1. 갈등의 촉발: 나이지리아의 국제적 비난 (8월 3일, 아부자)
사건의 발단은 8월 3일 나이지리아 수도 아부자에서 열린 고위급 안보 정상회담이었습니다. 볼라 아메드 틴우부(Bola Ahmed Tinubu) 나이지리아 대통령은 국제 외교관들과 군 고위 관료들이 모인 자리에서 "사헬 지역이 테러 확산의 주요 진원지이며, 사헬의 불안정이 나이지리아 북부의 범죄와 지하드 세력 확산을 부추기고 있다"고 공식 비난했습니다.
이는 단순한 양자 간의 항의가 아니었습니다. 다자간 국제 무대에서 사헬 3국(AES)을 테러의 배후로 지목함으로써, 나이지리아를 피해자로 포장하고 AES를 국제적으로 고립시키려는 다분히 정치적이고 계산된 공격이었습니다.
2. AES의 집단적 반격: 전례 없는 '삼자 연합' 외교 (8월 5일, 와가두구)
나이지리아의 공세에 AES는 즉각적이고 상징적인 방식으로 대응했습니다. 8월 5일, 순회 의장국인 부르키나파소의 외무장관은 자국 주재 나이지리아 대사를 소환했습니다. 그러나 이 자리는 일반적인 일대일 외교 소환이 아니었습니다. 부르키나파소 외무장관 양옆에는 말리와 니제르 대사가 함께 배석하고 있었습니다.
이러한 '삼자 회담' 형식은 나이지리아를 향해 "AES 중 한 국가에 대한 공격은 연방 전체에 대한 공격으로 간주한다"는 강력한 경고였습니다. 이들은 틴우부 대통령의 발언이 근거 없는 주권 침해라고 강력히 항의하며, AES가 분열되지 않은 '하나의 목소리'로 움직이는 강력한 결속체임을 국제사회에 과시했습니다.

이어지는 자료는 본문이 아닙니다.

## src/rtl/biriscv_mem_resp_pkg.sv

```systemverilog
// Shared size codes, exception codes and FSM encoding for the biriscv load/store response path.
package biriscv_mem_resp_pkg;

  localparam logic [2:0] F3_LB  = 3'b000;
  localparam logic [2:0] F3_LH  = 3'b001;
  localparam logic [2:0] F3_LW  = 3'b010;
  localparam logic [2:0] F3_LBU = 3'b100;
  localparam logic [2:0] F3_LHU = 3'b101;

  localparam logic [5:0] EXC_MISALIGNED_LOAD  = 6'h14;
  localparam logic [5:0] EXC_FAULT_LOAD       = 6'h15;
  localparam logic [5:0] EXC_MISALIGNED_STORE = 6'h16;
  localparam logic [5:0] EXC_FAULT_STORE      = 6'h17;

  typedef enum logic [1:0] {SZ_B = 2'd0, SZ_H = 2'd1, SZ_W = 2'd2} lsu_size_e;

  typedef struct packed {
    lsu_size_e size;
    logic      sign;
  } lsu_fmt_t;

  // state | meaning
  // IDLE  | no access | REQ   | request on the bus, waiting for accept
  // WAIT  | accepted, waiting for ack | MISAL | misaligned access reporting its exception
  // DRAIN | squashed access, swallowing its ack
  typedef enum logic [2:0] {
    ST_IDLE  = 3'd0,
    ST_REQ   = 3'd1,
    ST_WAIT  = 3'd2,
    ST_MISAL = 3'd3,
    ST_DRAIN = 3'd4
  } lsu_state_e;

  function automatic lsu_fmt_t decode_fmt(input logic [2:0] funct3);
    lsu_fmt_t f;
    f.size = SZ_W;
    f.sign = 1'b0;
    case (funct3)
      F3_LB:  begin f.size = SZ_B; f.sign = 1'b1; end
      F3_LH:  begin f.size = SZ_H; f.sign = 1'b1; end
      F3_LW:  f.size = SZ_W;
      F3_LBU: f.size = SZ_B;
      F3_LHU: f.size = SZ_H;
      default: f.size = SZ_W;
    endcase
    return f;
  endfunction

  function automatic logic is_misaligned(input lsu_size_e size, input logic [1:0] lo);
    return ((size == SZ_H) && lo[0]) || ((size == SZ_W) && (lo != 2'b00));
  endfunction

endpackage

```

## src/rtl/biriscv_lsu_align.sv

```systemverilog
// Load lane extraction with sign/zero extension, and store lane replication with byte strobes.
module biriscv_lsu_align
  import biriscv_mem_resp_pkg::*;
(
  input  logic [31:0] rd_data_i,
  input  logic [1:0]  rd_offset_i,
  input  lsu_size_e   rd_size_i,
  input  logic        rd_sign_i,
  output logic [31:0] rd_result_o,
  input  logic [31:0] wr_data_i,
  input  logic [1:0]  wr_offset_i,
  input  lsu_size_e   wr_size_i,
  output logic [31:0] wr_data_o,
  output logic [3:0]  wr_strb_o
);

  logic [31:0] rd_shift;

  assign rd_shift = rd_data_i >> {rd_offset_i, 3'b000};

  always_comb begin
    case (rd_size_i)
      SZ_B:    rd_result_o = {{24{rd_sign_i & rd_shift[7]}}, rd_shift[7:0]};
      SZ_H:    rd_result_o = {{16{rd_sign_i & rd_shift[15]}}, rd_shift[15:0]};
      default: rd_result_o = rd_shift;
    endcase
  end

  always_comb begin
    case (wr_size_i)
      SZ_B: begin
        wr_data_o = {4{wr_data_i[7:0]}};
        wr_strb_o = 4'b0001 << wr_offset_i;
      end
      SZ_H: begin
        wr_data_o = {2{wr_data_i[15:0]}};
        wr_strb_o = 4'b0011 << {wr_offset_i[1], 1'b0};
      end
      default: begin
        wr_data_o = wr_data_i;
        wr_strb_o = 4'hF;
      end
    endcase
  end

endmodule

```

## src/rtl/biriscv_mem_resp.sv

```systemverilog
// biriscv_mem_resp: E1/E2 load/store unit driving a single-outstanding data-memory request.
// The alignment check and MISAL state exist only when BIRISCV_LSU_MISALIGN_EN is defined.
module biriscv_mem_resp
  import biriscv_mem_resp_pkg::*;
#(
  parameter int unsigned SUPPORT_MISALIGN_CHECK = 1
) (
  input  logic        clk_i,
  input  logic        rst_i,
  input  logic        load_e1_i,
  input  logic        store_e1_i,
  input  logic [31:0] opcode_e1_i,
  input  logic [31:0] operand_ra_e1_i,
  input  logic [31:0] operand_rb_e1_i,
  input  logic        stall_i,
  input  logic        squash_i,
  output logic        mem_complete_o,
  output logic [31:0] mem_result_e2_o,
  output logic [5:0]  mem_exception_e2_o,
  output logic        lsu_busy_o,
  output logic [31:0] mem_addr_o,
  output logic [31:0] mem_data_wr_o,
  output logic        mem_rd_o,
  output logic [3:0]  mem_wr_o,
  input  logic        mem_accept_i,
  input  logic        mem_ack_i,
  input  logic [31:0] mem_data_rd_i,
  input  logic        mem_error_i
);

  lsu_state_e  state_q, state_d;
  logic [31:0] addr_q, addr_d;
  logic [31:0] wdata_q, wdata_d;
  logic        mem_rd_q, mem_rd_d;
  logic [3:0]  mem_wr_q, mem_wr_d;
  lsu_size_e   size_q, size_d;
  logic        sign_q, sign_d;
  logic        store_q, store_d;
  logic [1:0]  offset_q, offset_d;

  logic [11:0] imm_e1;
  logic [31:0] addr_e1;
  lsu_fmt_t    fmt_e1;
  logic [1:0]  offset_e1;
  logic        misal_e1;
  logic        access_e1;
  logic        issue_e1;
  logic [31:0] wr_data_e1;
  logic [3:0]  wr_strb_e1;
  logic [31:0] rd_result;
  logic        unused_ok;

  assign imm_e1    = store_e1_i ? {opcode_e1_i[31:25], opcode_e1_i[11:7]} : opcode_e1_i[31:20];
  assign addr_e1   = operand_ra_e1_i + {{20{imm_e1[11]}}, imm_e1};
  assign fmt_e1    = decode_fmt(opcode_e1_i[14:12]);
  assign access_e1 = (load_e1_i | store_e1_i) & ~stall_i & ~squash_i;

  // Lane offset is truncated to the access size, so unchecked misaligned accesses stay in-lane.
  always_comb begin
    case (fmt_e1.size)
      SZ_B:    offset_e1 = addr_e1[1:0];
      SZ_H:    offset_e1 = {addr_e1[1], 1'b0};
      default: offset_e1 = 2'b00;
    endcase
  end

`ifdef BIRISCV_LSU_MISALIGN_EN
  assign misal_e1  = (SUPPORT_MISALIGN_CHECK != 0) && is_misaligned(fmt_e1.size, addr_e1[1:0]);
  assign unused_ok = ^{opcode_e1_i[19:15], opcode_e1_i[6:0]};
`else
  assign misal_e1  = 1'b0;
  assign unused_ok = ^{opcode_e1_i[19:15], opcode_e1_i[6:0], (SUPPORT_MISALIGN_CHECK != 0)};
`endif

  biriscv_lsu_align u_align (
    .rd_data_i   (mem_data_rd_i),
    .rd_offset_i (offset_q),
    .rd_size_i   (size_q),
    .rd_sign_i   (sign_q),
    .rd_result_o (rd_result),
    .wr_data_i   (operand_rb_e1_i),
    .wr_offset_i (offset_e1),
    .wr_size_i   (fmt_e1.size),
    .wr_data_o   (wr_data_e1),
    .wr_strb_o   (wr_strb_e1)
  );

  always_comb begin
    state_d  = state_q;
    addr_d   = addr_q;
    wdata_d  = wdata_q;
    mem_rd_d = mem_rd_q;
    mem_wr_d = mem_wr_q;
    size_d   = size_q;
    sign_d   = sign_q;
    store_d  = store_q;
    offset_d = offset_q;
    issue_e1 = 1'b0;

    case (state_q)
      ST_IDLE: issue_e1 = access_e1;
      ST_REQ: begin
        if (mem_accept_i) begin
          mem_rd_d = 1'b0;
          mem_wr_d = 4'h0;
          state_d  = squash_i ? ST_DRAIN : ST_WAIT;
        end else if (squash_i) begin
          mem_rd_d = 1'b0;
          mem_wr_d = 4'h0;
          state_d  = ST_IDLE;
        end
      end
      ST_WAIT: begin
        if (mem_ack_i) begin
          state_d  = ST_IDLE;
          issue_e1 = access_e1;
        end else if (squash_i) begin
          state_d = ST_DRAIN;
        end
      end
`ifdef BIRISCV_LSU_MISALIGN_EN
      ST_MISAL: begin
        state_d  = ST_IDLE;
        issue_e1 = access_e1;
      end
`endif
      ST_DRAIN: if (mem_ack_i) state_d = ST_IDLE;
      default: state_d = ST_IDLE;
    endcase

    if (issue_e1) begin
      state_d  = misal_e1 ? ST_MISAL : ST_REQ;
      addr_d   = {addr_e1[31:2], 2'b00};
      wdata_d  = store_e1_i ? wr_data_e1 : 32'h0;
      mem_rd_d = ~store_e1_i & ~misal_e1;
      mem_wr_d = (store_e1_i & ~misal_e1) ? wr_strb_e1 : 4'h0;
      size_d   = fmt_e1.size;
      sign_d   = fmt_e1.sign;
      store_d  = store_e1_i;
      offset_d = offset_e1;
    end
  end

  always_ff @(posedge clk_i) begin
    if (rst_i) begin
      state_q  <= ST_IDLE;
      addr_q   <= 32'h0;
      wdata_q  <= 32'h0;
      mem_rd_q <= 1'b0;
      mem_wr_q <= 4'h0;
      size_q   <= SZ_B;
      sign_q   <= 1'b0;
      store_q  <= 1'b0;
      offset_q <= 2'b00;
    end else begin
      state_q  <= state_d;
      addr_q   <= addr_d;
      wdata_q  <= wdata_d;
      mem_rd_q <= mem_rd_d;
      mem_wr_q <= mem_wr_d;
      size_q   <= size_d;
      sign_q   <= sign_d;
      store_q  <= store_d;
      offset_q <= offset_d;
    end
  end

  // Completion, data and exception are combinational from the ack so loads add no latency.
  always_comb begin
    mem_complete_o     = 1'b0;
    mem_result_e2_o    = 32'h0;
    mem_exception_e2_o = 6'h0;
    if ((state_q == ST_WAIT) && mem_ack_i) begin
      mem_complete_o = 1'b1;
      if (mem_error_i) begin
        mem_exception_e2_o = store_q ? EXC_FAULT_STORE : EXC_FAULT_LOAD;
      end else if (!store_q) begin
        mem_result_e2_o = rd_result;
      end
    end
`ifdef BIRISCV_LSU_MISALIGN_EN
    if (state_q == ST_MISAL) begin
      mem_complete_o     = 1'b1;
      mem_exception_e2_o = store_q ? EXC_MISALIGNED_STORE : EXC_MISALIGNED_LOAD;
    end
`endif
  end

  assign lsu_busy_o    = (state_q == ST_DRAIN);
  assign mem_addr_o    = addr_q;
  assign mem_data_wr_o = wdata_q;
  assign mem_rd_o      = mem_rd_q;
  assign mem_wr_o      = mem_wr_q;

endmodule
```

## config.mk

```make
export PLATFORM = sky130hd
export DESIGN_NAME = biriscv_mem_resp
export DESIGN_NICKNAME = d
export VERILOG_FILES = /design/src/rtl/biriscv_mem_resp_pkg.sv /design/src/rtl/biriscv_lsu_align.sv /design/src/rtl/biriscv_mem_resp.sv
export SDC_FILE = /design/constraint.sdc
export NUM_CORES = 1
export LEC_CHECK = 0
export BUFFER_PORTS_ARGS = -buffer_cell sky130_fd_sc_hd__buf_2
export CAP_MARGIN = 20
export CORE_AREA = 2 2 106 108
export DETAILED_ROUTE_END_ITERATION = 16
export DIE_AREA = 0 0 108 110
export PLACE_DENSITY = 0.86
export REMOVE_ABC_BUFFERS = 1
export SYNTH_ARGS = -nofsm -noshare
export SYNTH_HDL_FRONTEND = slang
export SYNTH_SLANG_ARGS = --single-unit
```

## constraint.sdc

```tcl
create_clock -name clk_i -period 5.55 [get_ports clk_i]
set_input_delay 0.2775 -clock clk_i [delete_from_list [all_inputs] [get_ports clk_i]]
set_output_delay 0.2775 -clock clk_i [all_outputs]
set_load 0.005 [all_outputs]
```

3. 압도적인 논리적 쐐기: 티아니 장군의 전면 반박 (8월 11일, 니아메)
외교적 소환으로 끝나지 않고, 니제르의 실질적 지도자인 압두라흐만 티아니(Abdourahamane Tiani) 국가위원회(CNSP) 의장이 8월 11일 국영 방송 생중계를 통해 전면에 나섰습니다. 그는 "입속에 전갈을 넣으면 혀를 조심해야 한다"는 날 선 비유로 나이지리아에 강력히 경고함과 동시에, 프랑스의 압력에 놀아나지 말라며 배후의 '외부 의제'를 꼬집었습니다. 특히 그는 세 가지 차원의 구체적인 증거를 들어 나이지리아의 주장을 완벽히 논파했습니다.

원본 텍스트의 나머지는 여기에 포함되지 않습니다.